Alice Oseman's Favourite Reads of 2020
Alice Oseman, the bestselling author of Solitaire, Nick and Charlie and the Heartstopper graphic novels, is known and loved by readers for her ability to nimbly capture the experience of twenty-first century adolescence. In this exclusive piece, Oseman shares her favourite young adult reads from the past year.
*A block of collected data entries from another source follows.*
[src/serial_baud_break_defs.svh]
`ifndef SERIAL_BAUD_BREAK_DEFS_SVH
`define SERIAL_BAUD_BREAK_DEFS_SVH

// Register offsets on the plain register port.
`define SBB_ADDR_W        4
`define SBB_CFG_ADDR      4'h0
`define SBB_STAT_ADDR     4'h4
`define SBB_ERR0_ADDR     4'h8
`define SBB_ERR1_ADDR     4'hc
`define SBB_DATA_W        16

// Configuration field positions and reset value.
`define SBB_CFG_RATE0_LSB 0
`define SBB_CFG_EXT0_BIT  3
`define SBB_CFG_RATE1_LSB 4
`define SBB_CFG_EXT1_BIT  7
`define SBB_CFG_BRK_LSB   8
`define SBB_CFG_TICK_BIT  10
`define SBB_CFG_RESET     16'h0257

// Error word field positions.
`define SBB_ERR_ANY_BIT   15
`define SBB_ERR_FE_BIT    13

// Clock and rate figures.
`define SBB_CLK_HZ        250000000
`define SBB_TICK_HZ       60
`define SBB_OVERSAMPLE    16
`define SBB_BREAK_BITS    11
`define SBB_BAUD_0        150
`define SBB_BAUD_1        300
`define SBB_BAUD_2        1200
`define SBB_BAUD_3        2400
`define SBB_BAUD_4        4800
`define SBB_BAUD_5        9600
`define SBB_BAUD_6        19200
`define SBB_BAUD_7        38400

// Derived counts.
`define SBB_BREAK_TICKS   (`SBB_OVERSAMPLE * `SBB_BREAK_BITS)
`define SBB_TICK_HALF     (`SBB_CLK_HZ / (2 * `SBB_TICK_HZ))

`endif

[src/serial_baud_break_pkg.sv]
package serial_baud_break_pkg;

    typedef enum logic [1:0] {
        BRK_NONE   = 2'b00,
        BRK_REBOOT = 2'b01,
        BRK_HALT   = 2'b10
    } brk_resp_t;

    typedef enum logic [1:0] {
        RX_MARK  = 2'b00,
        RX_SPACE = 2'b01,
        RX_BREAK = 2'b10
    } rx_state_t;

endpackage : serial_baud_break_pkg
I’ll be frank – I’m terrible at choosing favourites. I’ve never been able to pick a favourite book or show or movie and having to narrow down my favourite books of this year to only five was a near-impossible task. But while reading has felt like a struggle at times in this very stressful year, I’ve been introduced to some incredible authors and books that made me think, smile, laugh, and maybe cry a little. Here are just a few of them:
And the Stars Were Burning Brightly by Danielle Jawando
Danielle Jawando’s debut novel is a powerful story about mental health, grief, and bullying, with a splash of mystery-solving too. It explores the aftermath of the death by suicide of a boy named Al, and is narrated by Nathan, Al’s brother, and Megan, one of Al’s only friends. While Nathan becomes consumed with uncovering the circumstances surrounding Al’s death, Megan is overcome with guilt at not doing more to help Al. Each teen processes their grief in a very different way, but in the process, they grow closer and find hope in their new friendship with each other. Jawando’s writing is incredibly raw and real; I felt completely immersed in Nathan and Megan’s grief. It’s a tragic story, but also full of hope.
Punching the Air by Ibi Zoboi and Yusef Salaam
Punching the Air is a collaboration between author Ibi Zoboi and Yusef Salaam of the Exonerated Five about a Black teenage boy, Amal, who is wrongfully incarcerated. I flew through this book in the space of a day. It explores the racism and discrimination faced by Black boys in the American judicial system and prison system. Amal loves painting and poetry, but in the eyes of the system, he is seen as a ‘thug’ and a criminal, resulting in him being convicted for a crime he did not commit. I’ve been loving verse novels more and more this year, and the poetry in Punching the Air is beautiful, raw, and vibrant, and wholly captures the bright, creative spirit of Amal. Zoboi and Salaam show how Amal rises and finds his voice, even amidst so much suffering and injustice.
The Reckless Afterlife of Harriet Stoker by Lauren James
We all need a bit of escapism this year, and The Reckless Afterlife of Harriet Stoker is the perfect book for that. It tells the story of a teenage girl named Harriet Stoker who dies in an accident while exploring an abandoned university dorm, only to wake up as a ghost, surrounded by the ghosts of other students who died in the dorm decades ago – who all have powers, by the way. While the other ghosts are just excited to make a new friend, Harriet starts to become obsessed with finding her power… and other people’s powers. Lauren James is a genius of shock twists, creepy villains, and protagonists you love to hate. This book was a wild ride from start to finish, so if you need something to take you out of this world for a little while, this is it.
The Magic Fish by Trung Le NguyenThe Magic Fish is a beautiful graphic novel that explores and interweaves identity, history, and magical stories, and shows how stories can act as a language for things that are often difficult to express. It focuses on a thirteen-year-old boy named Tien and his relationship with his mother, Helen. Tien and Helen bond by reading fairy tales to each other, but otherwise struggle to communicate with each other because Helen speaks mostly in Vietnamese while Tien speaks mostly in English. Because of this, Tien is struggling to come out to her as gay, and Helen similarly struggles to share her feelings about her past in post-war Vietnam and her experience coming to America. Ultimately, mother and son are able to express their feelings through the stories that they read to each other. This book made me think about the power of art and stories, and how they can say so much without having to say much at all. An incredibly poignant, beautiful expression of identity and familial love.
Given, Volume 1 by Natsuki Kizu
As someone who grew up reading manga and who fell in love with comics through manga, I had to include my favourite manga series of this year, Given. Given follows Uenoyama, a young guitarist who is bored with school and his life generally until he discovers another boy, Mafuyu, sleeping in his usual napping spot with a guitar in his arms. Mafuyu persuades Uenoyama to teach him the guitar, and eventually, the two boys end up joining a band together. Super-quiet Mafuyu has secrets about his past that he finds difficult to share until he finds the courage to express himself through music, while Uenoyama is faced with romantic feelings for the other boy that he doesn’t quite understand. The story is a long slow-burn over many volumes (which are fortunately being released quite fast in English) exploring first love, new love, and grief. What I love about manga generally is how deeply emotive and character-led the artwork is, but this is particularly true in Natsuki Kizu’s works – so much is said through artwork alone, with little need for words.